--- config.mk ---
export PLATFORM = sky130hd
export DESIGN_NAME = lsu_access_fsm
export DESIGN_NICKNAME = d
export VERILOG_FILES = /design/src/rtl/lsu_access_fsm_pkg.sv /design/src/rtl/lsu_lane_align.sv /design/src/rtl/lsu_access_fsm.sv
export SDC_FILE = /design/constraint.sdc
export NUM_CORES = 1
export LEC_CHECK = 0
export BUFFER_PORTS_ARGS = -buffer_cell sky130_fd_sc_hd__clkbuf_2
export CELL_PAD_IN_SITES_DETAIL_PLACEMENT = 1
export CELL_PAD_IN_SITES_GLOBAL_PLACEMENT = 2
export CORE_MARGIN = 2
export CORE_UTILIZATION = 28
export CTS_BUF_LIST = sky130_fd_sc_hd__clkbuf_8
export CTS_CLUSTER_DIAMETER = 100
export DETAILED_ROUTE_END_ITERATION = 16
export PLACE_DENSITY = 0.86
export SLEW_MARGIN = 20
export SYNTH_ARGS = -nofsm -noshare
export SYNTH_HDL_FRONTEND = slang
export SYNTH_HIERARCHICAL = 1
export SYNTH_SLANG_ARGS = --single-unit
--- constraint.sdc ---
create_clock -name clk -period 3.4 [get_ports clk]
set_input_delay 0.17 -clock clk [delete_from_list [all_inputs] [get_ports clk]]
set_output_delay 0.17 -clock clk [all_outputs]
set_load 0.01 [all_outputs]
--- src/rtl/lsu_access_fsm_pkg.sv ---
// Shared types and helpers for the load/store access stage.
package lsu_access_fsm_pkg;

  typedef enum logic [1:0] {
    S_IDLE,
    S_REQ,
    S_WAIT,
    S_DONE
  } lsu_state_e;

  typedef enum logic [2:0] {
    MI_B   = 3'd0,
    MI_H   = 3'd1,
    MI_W   = 3'd2,
    MI_D   = 3'd3,
    MI_BU  = 3'd4,
    MI_HU  = 3'd5,
    MI_WU  = 3'd6,
    MI_ILL = 3'd7
  } mem_info_e;

  // Byte-enable pattern for an access of 2**size bytes at offset 0.
  function automatic logic [15:0] size_byte_mask(logic [1:0] size);
    return 16'((17'd1 << (4'd1 << size)) - 17'd1);
  endfunction

  function automatic logic addr_aligned(logic [2:0] addr_lo, logic [1:0] size);
    logic [2:0] m;
    m = 3'((4'd1 << size) - 4'd1);
    return (addr_lo & m) == 3'b000;
  endfunction

  function automatic logic info_legal(logic [2:0] info, int data_w);
    return (mem_info_e'(info) != MI_ILL) &&
           !((mem_info_e'(info) == MI_D) && (data_w == 32));
  endfunction

endpackage

--- src/rtl/lsu_lane_align.sv ---
// Byte-lane steering: store strobe/shift and load slice with sign/zero extension.
module lsu_lane_align
  import lsu_access_fsm_pkg::*;
#(
  parameter int DATA_W = 64,
  parameter int OFF_W  = $clog2(DATA_W / 8)
) (
  input  logic [1:0]          size,
  input  logic                sign_ext,
  input  logic [OFF_W-1:0]    offset,
  input  logic [DATA_W-1:0]   wdata,
  input  logic [DATA_W-1:0]   rdata,
  output logic [DATA_W/8-1:0] strobe,
  output logic [DATA_W-1:0]   wdata_sh,
  output logic [DATA_W-1:0]   rdata_ext
);
  localparam int STRB_W = DATA_W / 8;

  logic [DATA_W-1:0] rdata_sh;
  logic [DATA_W-1:0] keep;
  logic              neg;
  int unsigned       shamt;

  assign strobe   = STRB_W'(size_byte_mask(size)) << offset;
  assign wdata_sh = wdata << {offset, 3'b000};

  // keep saturates to all-ones when the access covers the whole bus
  always_comb begin
    rdata_sh = rdata >> {offset, 3'b000};
    shamt    = 32'd8 << size;
    keep     = (DATA_W'(1) << shamt) - DATA_W'(1);
    neg      = 1'b0;
    case (size)
      2'd0:    neg = rdata_sh[7];
      2'd1:    neg = rdata_sh[15];
      2'd2:    neg = rdata_sh[31];
      default: neg = rdata_sh[DATA_W-1];
    endcase
    neg       = neg & sign_ext;
    rdata_ext = (rdata_sh & keep) | ({DATA_W{neg}} & ~keep);
  end

endmodule

--- src/rtl/lsu_access_fsm.sv ---
// Memory-access stage: one bus transaction per load/store, with trap, kill and MMIO flag.
module lsu_access_fsm
  import lsu_access_fsm_pkg::*;
#(
  parameter int DATA_W   = 64,
  parameter int ADDR_W   = 64,
  parameter int MMIO_BIT = 31
) (
  input  logic                clk,
  input  logic                rst,
  input  logic                req_i,
  input  logic                we_i,
  input  logic [2:0]          info_i,
  input  logic [ADDR_W-1:0]   addr_i,
  input  logic [DATA_W-1:0]   wdata_i,
  input  logic [DATA_W-1:0]   rd_wdata_i,
  input  logic                flush_i,
  output logic                dreq_valid_o,
  output logic [ADDR_W-1:0]   dreq_addr_o,
  output logic [2:0]          dreq_size_o,
  output logic [DATA_W/8-1:0] dreq_strobe_o,
  output logic [DATA_W-1:0]   dreq_data_o,
  input  logic                dresp_addr_ok_i,
  input  logic                dresp_data_ok_i,
  input  logic [DATA_W-1:0]   dresp_data_i,
  output logic [DATA_W-1:0]   rd_wdata_o,
  output logic                done_o,
  output logic                exc_o,
  output logic                skip_o,
  output logic                stall_req_o
);
  localparam int STRB_W = DATA_W / 8;
  localparam int OFF_W  = $clog2(STRB_W);

  lsu_state_e state_q, state_d;

  logic [ADDR_W-1:0] addr_q;
  logic [1:0]        size_q;
  logic              sign_q;
  logic              we_q;
  logic              mmio_q;
  logic              kill_q;
  logic [STRB_W-1:0] strobe_q;
  logic [DATA_W-1:0] wdata_q;
  logic [DATA_W-1:0] rdata_q;

  logic              legal;
  logic              accept;
  logic              capture;
  logic [1:0]        al_size;
  logic [OFF_W-1:0]  al_off;
  logic [STRB_W-1:0] al_strobe;
  logic [DATA_W-1:0] al_wdata;
  logic [DATA_W-1:0] al_rdata;

  assign legal   = info_legal(info_i, DATA_W) && addr_aligned(addr_i[2:0], info_i[1:0]);
  assign accept  = (state_q == S_IDLE) && req_i && !flush_i && legal;
  assign capture = ((state_q == S_REQ) && dresp_addr_ok_i && dresp_data_ok_i) ||
                   ((state_q == S_WAIT) && dresp_data_ok_i);

  // One aligner serves both directions: IDLE uses the incoming op, later states the latched one.
  assign al_size = (state_q == S_IDLE) ? info_i[1:0] : size_q;
  assign al_off  = (state_q == S_IDLE) ? addr_i[OFF_W-1:0] : addr_q[OFF_W-1:0];

  lsu_lane_align #(.DATA_W(DATA_W)) u_align (
    .size      (al_size),
    .sign_ext  (sign_q),
    .offset    (al_off),
    .wdata     (wdata_i),
    .rdata     (dresp_data_i),
    .strobe    (al_strobe),
    .wdata_sh  (al_wdata),
    .rdata_ext (al_rdata)
  );

  always_ff @(posedge clk) begin
    if (rst) state_q <= S_IDLE;
    else     state_q <= state_d;
  end

  always_comb begin
    state_d = state_q;
    unique case (state_q)
      S_IDLE: if (accept) state_d = S_REQ;
      S_REQ:  if (dresp_addr_ok_i) state_d = dresp_data_ok_i ? S_DONE : S_WAIT;
      S_WAIT: if (dresp_data_ok_i) state_d = S_DONE;
      S_DONE: state_d = S_IDLE;
      default: state_d = S_IDLE;
    endcase
  end

  always_ff @(posedge clk) begin
    if (rst) begin
      addr_q   <= '0;
      size_q   <= '0;
      sign_q   <= 1'b0;
      we_q     <= 1'b0;
      mmio_q   <= 1'b0;
      kill_q   <= 1'b0;
      strobe_q <= '0;
      wdata_q  <= '0;
      rdata_q  <= '0;
    end else begin
      if (accept) begin
        addr_q   <= addr_i;
        size_q   <= info_i[1:0];
        sign_q   <= ~info_i[2];
        we_q     <= we_i;
        mmio_q   <= ~addr_i[MMIO_BIT];
        kill_q   <= 1'b0;
        strobe_q <= we_i ? al_strobe : '0;
        wdata_q  <= we_i ? al_wdata : '0;
      end
      if ((state_q == S_REQ) || (state_q == S_WAIT)) kill_q <= kill_q | flush_i;
      if (state_q == S_DONE) kill_q <= 1'b0;
      if (capture) rdata_q <= al_rdata;
    end
  end

  always_comb begin
    dreq_valid_o  = (state_q == S_REQ);
    dreq_addr_o   = addr_q;
    dreq_size_o   = {1'b0, size_q};
    dreq_strobe_o = strobe_q;
    dreq_data_o   = wdata_q;
    stall_req_o   = accept || (state_q == S_REQ) || (state_q == S_WAIT);
    exc_o         = (state_q == S_IDLE) && req_i && !flush_i && !legal;
    done_o        = (state_q == S_DONE) && !kill_q;
    skip_o        = (state_q == S_DONE) && mmio_q && !kill_q;
    rd_wdata_o    = ((state_q == S_DONE) && !we_q) ? rdata_q : rd_wdata_i;
  end

endmodule

### Word level (Yosys, flattened, before mapping)

Cells that the tools add are included.
Widths: inputs -> output; s select.

* add/sub/neg operators: 3
* equal/unequal tests: 9
* shift-type cells: 8
* mux-type cells: 13
* bitwise gates (word level): 9
* reductions and logical operators: 26

Operator list (count)
* $and 64x64->64: 2
* $mux 64: 2
* $not 64->64: 1
* $or 64x64->64: 1
* $shl 1x32->64 const A: 1
* $shl 64x6->64: 1
* $shr 64x6->64: 1
* $sub 64x2->64 const B: 1
* $shl 4x2->32 const A: 1
* $logic_and 1x1->1: 12
* $mux 2: 4
* $mux 8: 1
* $pmux 2 s4: 1
* $shl 1x4->8 const A: 1
* $shl 8x3->8: 1
* $sub 8x1->8 const B: 1
* $eq 2x2->1 const B: 3
* $eq 2x1->1 const B: 2
* $logic_not 1->1: 4
* $logic_not 2->1: 2
* $logic_or 1x1->1: 4
* $ne 2x2->1 const B: 2
* $shl 1x2->4 const A: 1
* $and 3x3->3: 1
* other kinds (14): 17

* register bits: 208
* logic and storage cells: 78

### Logic depth before layout (Yosys ltp)

Gate-level depths: netlist (run 1).

* depth after elaboration: 8
* depth in mapped cells: 14

### Cells and area by module

Netlist (run 1), hierarchy kept.

By module, submodules not included
* lsu_access_fsm: times used 1, cells each 1014, area each 8220.4 µm², seq. area each 4164.0 µm²
* lsu_lane_align: times used 1, cells each 603, area each 4275.4 µm², seq. area each 0.0 µm²

### Worst setup path before layout (run 1)

OpenSTA, ideal clock, no wires.

* path type: reg2reg
* start: register state_q[1]
* end: register rdata_q[53]
* setup time: 132 ps
* arrival: 2471 ps
* data required time: 3268 ps
* slack: 797 ps
* stages on the path, launching flop included: 13
* buffers on the path: 3
* clock period less this slack: 2603 ps
* path through: dfxtp_1 -> inv_1 -> ha_1 -> buf_4 -> mux2_2 -> mux2_2 -> mux4_2 -> nand3_2 -> buf_6 -> buf_6 -> o2111ai_1 -> nand2_1 -> a21oi_1

RTL lines
* start, declared: RTL line lsu_access_fsm.sv:35 `lsu_state_e state_q, state_d;`
* start signal, assigned: RTL line lsu_access_fsm.sv:78 `else state_q <= state_d;`
* $logic_not 2->1 (*): RTL line lsu_access_fsm.sv:63 `assign al_off = (state_q == S_IDLE) ? addr_i[OFF_W-1:0] : addr_q[OFF_W-1:0];`
* $mux 3 (*): RTL line lsu_access_fsm.sv:63
* named net al_off[1]: RTL line lsu_access_fsm.sv:51 `logic [OFF_W-1:0] al_off;`
* $shr 64x6->64 (*): RTL line lsu_lane_align.sv:29 `rdata_sh = rdata >> {offset, 3'b000};`
* $pmux 1 s3: RTL line lsu_lane_align.sv:33 `case (size)`
* $and 1x1->1: RTL line lsu_lane_align.sv:39 `neg = neg & sign_ext;`
* $and 64x64->64: RTL line lsu_lane_align.sv:40 `rdata_ext = (rdata_sh & keep) | ({DATA_W{neg}} & ~keep);`
* $or 64x64->64 (*): RTL line lsu_lane_align.sv:40
* named net al_rdata[53]: RTL line lsu_access_fsm.sv:54 `logic [DATA_W-1:0] al_rdata;`
* end signal, assigned: RTL line lsu_access_fsm.sv:116 `if (capture) rdata_q <= al_rdata;`
* end, declared: RTL line lsu_access_fsm.sv:45 `logic [DATA_W-1:0] rdata_q;`

The timed path passes the listed nets; every way through them passes the cells marked *.
A chain may end at the register's enable or synchronous reset.

### Worst setup path in the final report (run 1)

* start: register state_q[0]
* end: register rdata_q[50]

The elaborated chain is that of the path after synthesis.
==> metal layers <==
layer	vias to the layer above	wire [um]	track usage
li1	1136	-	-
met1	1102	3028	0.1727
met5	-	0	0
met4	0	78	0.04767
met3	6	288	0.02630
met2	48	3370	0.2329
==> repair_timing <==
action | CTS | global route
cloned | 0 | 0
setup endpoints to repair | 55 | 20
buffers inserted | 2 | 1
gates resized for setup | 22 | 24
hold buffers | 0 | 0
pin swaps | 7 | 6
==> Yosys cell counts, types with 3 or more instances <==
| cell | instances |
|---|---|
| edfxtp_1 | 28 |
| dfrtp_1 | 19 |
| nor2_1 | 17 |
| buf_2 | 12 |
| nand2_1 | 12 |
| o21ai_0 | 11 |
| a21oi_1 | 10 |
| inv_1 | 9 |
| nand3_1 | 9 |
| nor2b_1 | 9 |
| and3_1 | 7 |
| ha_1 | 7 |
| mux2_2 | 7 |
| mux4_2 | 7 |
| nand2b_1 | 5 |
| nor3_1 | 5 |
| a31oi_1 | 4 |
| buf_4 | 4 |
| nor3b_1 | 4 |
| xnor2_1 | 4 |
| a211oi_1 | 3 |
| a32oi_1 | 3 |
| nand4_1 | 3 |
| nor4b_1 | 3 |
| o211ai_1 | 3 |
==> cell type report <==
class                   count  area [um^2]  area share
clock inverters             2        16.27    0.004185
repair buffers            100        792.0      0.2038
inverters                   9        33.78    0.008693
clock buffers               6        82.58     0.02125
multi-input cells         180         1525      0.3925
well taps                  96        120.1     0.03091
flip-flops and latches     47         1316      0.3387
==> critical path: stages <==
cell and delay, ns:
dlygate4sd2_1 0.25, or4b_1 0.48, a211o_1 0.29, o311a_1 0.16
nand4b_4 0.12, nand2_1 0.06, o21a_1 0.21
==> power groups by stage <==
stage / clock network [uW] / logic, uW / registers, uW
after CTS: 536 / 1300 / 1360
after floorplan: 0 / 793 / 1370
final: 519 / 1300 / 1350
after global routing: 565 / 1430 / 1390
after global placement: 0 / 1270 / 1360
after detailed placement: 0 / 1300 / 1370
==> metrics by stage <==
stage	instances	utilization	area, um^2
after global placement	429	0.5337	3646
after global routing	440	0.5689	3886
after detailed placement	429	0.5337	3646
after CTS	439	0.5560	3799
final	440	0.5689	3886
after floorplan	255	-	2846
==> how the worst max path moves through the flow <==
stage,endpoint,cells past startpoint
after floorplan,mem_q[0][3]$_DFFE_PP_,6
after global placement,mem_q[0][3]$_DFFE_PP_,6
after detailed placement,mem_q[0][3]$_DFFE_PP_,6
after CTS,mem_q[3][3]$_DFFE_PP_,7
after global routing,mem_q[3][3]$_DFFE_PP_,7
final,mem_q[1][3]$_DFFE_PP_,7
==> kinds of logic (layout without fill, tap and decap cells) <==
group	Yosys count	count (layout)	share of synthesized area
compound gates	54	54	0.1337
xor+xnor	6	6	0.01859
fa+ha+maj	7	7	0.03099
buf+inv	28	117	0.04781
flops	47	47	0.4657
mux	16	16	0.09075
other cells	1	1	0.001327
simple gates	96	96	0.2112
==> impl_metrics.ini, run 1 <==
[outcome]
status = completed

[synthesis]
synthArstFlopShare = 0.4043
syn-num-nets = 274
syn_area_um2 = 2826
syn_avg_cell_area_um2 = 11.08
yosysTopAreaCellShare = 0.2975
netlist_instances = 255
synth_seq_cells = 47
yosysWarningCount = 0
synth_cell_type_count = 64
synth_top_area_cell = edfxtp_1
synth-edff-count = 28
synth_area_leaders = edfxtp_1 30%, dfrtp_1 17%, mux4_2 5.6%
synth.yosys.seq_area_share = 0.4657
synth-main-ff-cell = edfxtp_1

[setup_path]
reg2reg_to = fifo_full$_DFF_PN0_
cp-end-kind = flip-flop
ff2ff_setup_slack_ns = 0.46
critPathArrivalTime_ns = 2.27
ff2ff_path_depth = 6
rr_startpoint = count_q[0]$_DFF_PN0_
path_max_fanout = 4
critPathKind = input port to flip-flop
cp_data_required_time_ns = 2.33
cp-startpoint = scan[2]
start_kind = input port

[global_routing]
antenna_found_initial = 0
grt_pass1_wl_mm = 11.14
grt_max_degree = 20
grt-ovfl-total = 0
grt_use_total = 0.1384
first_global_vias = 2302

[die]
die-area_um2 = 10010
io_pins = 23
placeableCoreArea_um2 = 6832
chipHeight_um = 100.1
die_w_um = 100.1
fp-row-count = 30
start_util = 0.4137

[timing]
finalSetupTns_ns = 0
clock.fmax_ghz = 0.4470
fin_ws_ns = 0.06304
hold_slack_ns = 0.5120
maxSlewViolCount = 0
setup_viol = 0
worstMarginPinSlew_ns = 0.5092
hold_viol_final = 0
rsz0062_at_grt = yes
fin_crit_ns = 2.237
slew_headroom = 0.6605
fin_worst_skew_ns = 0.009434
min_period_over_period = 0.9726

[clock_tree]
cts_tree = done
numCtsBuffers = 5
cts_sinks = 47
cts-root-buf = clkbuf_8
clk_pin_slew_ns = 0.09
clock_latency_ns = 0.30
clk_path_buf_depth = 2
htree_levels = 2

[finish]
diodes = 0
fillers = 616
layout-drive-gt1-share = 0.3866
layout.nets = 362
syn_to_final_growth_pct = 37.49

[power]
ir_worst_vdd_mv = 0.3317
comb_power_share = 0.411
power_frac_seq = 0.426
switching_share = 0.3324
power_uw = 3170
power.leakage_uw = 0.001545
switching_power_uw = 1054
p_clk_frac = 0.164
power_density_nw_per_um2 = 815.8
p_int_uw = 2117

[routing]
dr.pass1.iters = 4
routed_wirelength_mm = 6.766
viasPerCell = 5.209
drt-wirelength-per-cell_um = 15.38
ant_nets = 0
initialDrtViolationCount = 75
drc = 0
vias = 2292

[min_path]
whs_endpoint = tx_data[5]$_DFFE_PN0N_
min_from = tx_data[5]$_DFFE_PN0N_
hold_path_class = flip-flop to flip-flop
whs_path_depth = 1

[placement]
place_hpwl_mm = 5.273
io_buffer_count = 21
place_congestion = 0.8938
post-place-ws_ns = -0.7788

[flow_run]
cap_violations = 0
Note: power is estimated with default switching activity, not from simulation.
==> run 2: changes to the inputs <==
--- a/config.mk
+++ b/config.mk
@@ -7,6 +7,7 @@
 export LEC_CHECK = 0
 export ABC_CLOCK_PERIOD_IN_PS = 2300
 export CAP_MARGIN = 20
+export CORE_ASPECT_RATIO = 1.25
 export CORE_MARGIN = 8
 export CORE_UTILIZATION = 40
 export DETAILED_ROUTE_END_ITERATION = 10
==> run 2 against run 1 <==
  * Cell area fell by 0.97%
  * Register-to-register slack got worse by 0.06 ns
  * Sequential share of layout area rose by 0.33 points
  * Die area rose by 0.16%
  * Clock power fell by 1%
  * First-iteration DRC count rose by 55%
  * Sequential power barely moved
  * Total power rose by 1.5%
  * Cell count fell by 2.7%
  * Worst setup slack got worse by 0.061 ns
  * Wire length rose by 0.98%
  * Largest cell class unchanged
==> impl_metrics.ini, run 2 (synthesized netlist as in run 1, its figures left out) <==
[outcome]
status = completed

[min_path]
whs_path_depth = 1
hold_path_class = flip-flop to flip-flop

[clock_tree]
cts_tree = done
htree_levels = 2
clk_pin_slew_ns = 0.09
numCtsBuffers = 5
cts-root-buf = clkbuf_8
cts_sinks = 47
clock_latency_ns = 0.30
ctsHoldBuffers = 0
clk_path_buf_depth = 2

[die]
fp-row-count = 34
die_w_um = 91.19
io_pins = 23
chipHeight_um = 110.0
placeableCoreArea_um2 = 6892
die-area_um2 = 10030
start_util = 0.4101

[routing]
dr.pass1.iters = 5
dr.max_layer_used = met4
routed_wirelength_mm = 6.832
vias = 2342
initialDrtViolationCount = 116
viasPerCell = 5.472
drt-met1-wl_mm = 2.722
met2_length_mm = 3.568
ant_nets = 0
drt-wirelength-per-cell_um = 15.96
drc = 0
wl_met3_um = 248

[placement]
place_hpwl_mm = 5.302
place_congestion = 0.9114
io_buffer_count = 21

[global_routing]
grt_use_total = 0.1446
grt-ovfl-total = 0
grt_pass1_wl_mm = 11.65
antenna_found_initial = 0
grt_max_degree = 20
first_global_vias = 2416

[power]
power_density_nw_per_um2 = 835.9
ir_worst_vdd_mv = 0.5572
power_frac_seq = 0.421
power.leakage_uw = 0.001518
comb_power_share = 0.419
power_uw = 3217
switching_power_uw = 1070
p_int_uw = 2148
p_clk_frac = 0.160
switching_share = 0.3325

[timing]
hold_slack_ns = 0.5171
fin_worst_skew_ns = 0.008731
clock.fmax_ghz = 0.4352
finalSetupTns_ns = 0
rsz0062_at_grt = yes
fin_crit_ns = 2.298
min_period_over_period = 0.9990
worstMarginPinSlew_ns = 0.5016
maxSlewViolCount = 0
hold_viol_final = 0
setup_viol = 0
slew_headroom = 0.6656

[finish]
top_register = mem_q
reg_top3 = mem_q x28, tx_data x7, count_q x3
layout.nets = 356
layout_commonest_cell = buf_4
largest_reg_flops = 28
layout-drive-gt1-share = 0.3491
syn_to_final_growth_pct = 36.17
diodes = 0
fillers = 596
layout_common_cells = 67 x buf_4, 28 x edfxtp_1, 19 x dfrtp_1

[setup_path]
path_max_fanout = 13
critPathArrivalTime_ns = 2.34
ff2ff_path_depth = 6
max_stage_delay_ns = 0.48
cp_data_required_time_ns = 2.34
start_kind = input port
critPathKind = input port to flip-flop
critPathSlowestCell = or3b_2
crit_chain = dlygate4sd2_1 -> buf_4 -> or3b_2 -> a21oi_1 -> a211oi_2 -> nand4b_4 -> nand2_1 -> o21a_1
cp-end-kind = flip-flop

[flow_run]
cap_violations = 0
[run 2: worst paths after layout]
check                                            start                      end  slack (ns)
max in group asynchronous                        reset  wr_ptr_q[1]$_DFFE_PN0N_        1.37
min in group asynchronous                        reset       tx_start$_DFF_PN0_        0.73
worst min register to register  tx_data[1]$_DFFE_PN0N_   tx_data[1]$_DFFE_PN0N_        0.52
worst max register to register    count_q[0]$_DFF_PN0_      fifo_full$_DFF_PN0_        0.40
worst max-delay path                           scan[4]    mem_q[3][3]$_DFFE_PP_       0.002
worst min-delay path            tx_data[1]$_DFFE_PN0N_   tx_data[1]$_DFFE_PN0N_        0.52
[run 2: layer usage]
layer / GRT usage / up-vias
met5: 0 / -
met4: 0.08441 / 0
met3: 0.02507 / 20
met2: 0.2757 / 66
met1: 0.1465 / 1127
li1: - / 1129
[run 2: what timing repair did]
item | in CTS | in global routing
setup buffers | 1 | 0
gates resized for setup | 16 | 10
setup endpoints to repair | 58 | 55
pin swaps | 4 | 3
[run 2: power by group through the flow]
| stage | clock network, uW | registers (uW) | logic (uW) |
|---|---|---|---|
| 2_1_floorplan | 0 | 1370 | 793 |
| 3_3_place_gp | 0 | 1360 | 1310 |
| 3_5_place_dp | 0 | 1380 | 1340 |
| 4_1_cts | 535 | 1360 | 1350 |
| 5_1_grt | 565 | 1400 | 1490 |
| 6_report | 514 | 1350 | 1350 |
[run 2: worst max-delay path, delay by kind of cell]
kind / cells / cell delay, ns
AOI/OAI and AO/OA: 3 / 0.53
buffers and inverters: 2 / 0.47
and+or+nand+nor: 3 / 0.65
<file path="src/rtl/pushbutton_processor.sv">
// Scoreboard pushbutton front end: 2-FF synchronizer, debouncer, and a press
// classifier emitting a one-cycle count_up (short press) or count_down (long press).
module pushbutton_processor #(
  parameter int unsigned DEBOUNCE_MS   = 20,
  parameter int unsigned LONG_PRESS_MS = 2000,
  parameter int unsigned CNT_W         = 12
) (
  input  logic clk_1khz,
  input  logic rst_i,
  input  logic pushbutton_i,
  output logic count_up,
  output logic count_down
);

  localparam logic [CNT_W-1:0] DB_LAST   = CNT_W'(DEBOUNCE_MS - 1);
  localparam logic [CNT_W-1:0] HOLD_LAST = CNT_W'(LONG_PRESS_MS - 1);
  localparam logic [CNT_W-1:0] HOLD_SAT  = CNT_W'(LONG_PRESS_MS);

  typedef enum logic [1:0] {
    S_IDLE,
    S_PRESSED,
    S_LONG_HELD
  } state_t;

  logic             r_sync1;
  logic             r_sync2;
  logic             r_btn_db;
  logic [CNT_W-1:0] r_deb_cnt;
  logic [CNT_W-1:0] r_low_cnt;
  logic             r_armed;
  logic [CNT_W-1:0] r_hold_cnt;
  logic             r_count_up;
  logic             r_count_down;
  state_t           r_state;

  logic             w_btn_s;
  state_t           w_state_nxt;
  logic [CNT_W-1:0] w_hold_nxt;
  logic             w_up_nxt;
  logic             w_dn_nxt;

  assign w_btn_s    = r_sync2;
  assign count_up   = r_count_up;
  assign count_down = r_count_down;

  // r_armed blocks new presses after reset until the button has been seen
  // released for a full debounce window, so a press interrupted by reset
  // cannot resurface as a fresh press once the debouncer re-accepts the level.
  always_ff @(posedge clk_1khz) begin
    if (!rst_i) begin
      r_sync1   <= 1'b0;
      r_sync2   <= 1'b0;
      r_btn_db  <= 1'b0;
      r_deb_cnt <= '0;
      r_low_cnt <= '0;
      r_armed   <= 1'b0;
    end else begin
      r_sync1 <= pushbutton_i;
      r_sync2 <= r_sync1;

      if (w_btn_s != r_btn_db) begin
        if (r_deb_cnt == DB_LAST) begin
          r_btn_db  <= w_btn_s;
          r_deb_cnt <= '0;
        end else begin
          r_deb_cnt <= r_deb_cnt + 1'b1;
        end
      end else begin
        r_deb_cnt <= '0;
      end

      if (!r_armed) begin
        if (w_btn_s) begin
          r_low_cnt <= '0;
        end else if (r_low_cnt == DB_LAST) begin
          r_armed <= 1'b1;
        end else begin
          r_low_cnt <= r_low_cnt + 1'b1;
        end
      end
    end
  end

  // Release is tested before the hold threshold so a coincident fall yields count_up.
  always_comb begin
    w_state_nxt = r_state;
    w_hold_nxt  = r_hold_cnt;
    w_up_nxt    = 1'b0;
    w_dn_nxt    = 1'b0;
    case (r_state)
      S_IDLE: begin
        if (r_armed && r_btn_db) begin
          w_state_nxt = S_PRESSED;
          w_hold_nxt  = '0;
        end
      end
      S_PRESSED: begin
        if (!r_btn_db) begin
          w_up_nxt    = 1'b1;
          w_state_nxt = S_IDLE;
        end else if (r_hold_cnt >= HOLD_LAST) begin
          w_dn_nxt    = 1'b1;
          w_state_nxt = S_LONG_HELD;
        end else begin
          w_hold_nxt = r_hold_cnt + 1'b1;
        end
      end
      S_LONG_HELD: begin
        if (r_hold_cnt < HOLD_SAT) begin
          w_hold_nxt = r_hold_cnt + 1'b1;
        end
        if (!r_btn_db) begin
          w_state_nxt = S_IDLE;
        end
      end
      default: begin
        w_state_nxt = S_IDLE;
      end
    endcase
  end

  always_ff @(posedge clk_1khz) begin
    if (!rst_i) begin
      r_state      <= S_IDLE;
      r_hold_cnt   <= '0;
      r_count_up   <= 1'b0;
      r_count_down <= 1'b0;
    end else begin
      r_state      <= w_state_nxt;
      r_hold_cnt   <= w_hold_nxt;
      r_count_up   <= w_up_nxt;
      r_count_down <= w_dn_nxt;
    end
  end

endmodule

</file>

------------------------------------------------------------------------

**PROBLEM TO WORK ON**: Among the records above, a stretch begins at the line containing "ir_worst_vdd_mv = 0.3317" and ends at the line containing "export CAP_MARGIN = 20". Restate that stretch word for word, and nothing else.

**WRITTEN ANSWER**:
ir_worst_vdd_mv = 0.3317
comb_power_share = 0.411
power_frac_seq = 0.426
switching_share = 0.3324
power_uw = 3170
power.leakage_uw = 0.001545
switching_power_uw = 1054
p_clk_frac = 0.164
power_density_nw_per_um2 = 815.8
p_int_uw = 2117

[routing]
dr.pass1.iters = 4
routed_wirelength_mm = 6.766
viasPerCell = 5.209
drt-wirelength-per-cell_um = 15.38
ant_nets = 0
initialDrtViolationCount = 75
drc = 0
vias = 2292

[min_path]
whs_endpoint = tx_data[5]$_DFFE_PN0N_
min_from = tx_data[5]$_DFFE_PN0N_
hold_path_class = flip-flop to flip-flop
whs_path_depth = 1

[placement]
place_hpwl_mm = 5.273
io_buffer_count = 21
place_congestion = 0.8938
post-place-ws_ns = -0.7788

[flow_run]
cap_violations = 0
Note: power is estimated with default switching activity, not from simulation.
==> run 2: changes to the inputs <==
--- a/config.mk
+++ b/config.mk
@@ -7,6 +7,7 @@
 export LEC_CHECK = 0
 export ABC_CLOCK_PERIOD_IN_PS = 2300
 export CAP_MARGIN = 20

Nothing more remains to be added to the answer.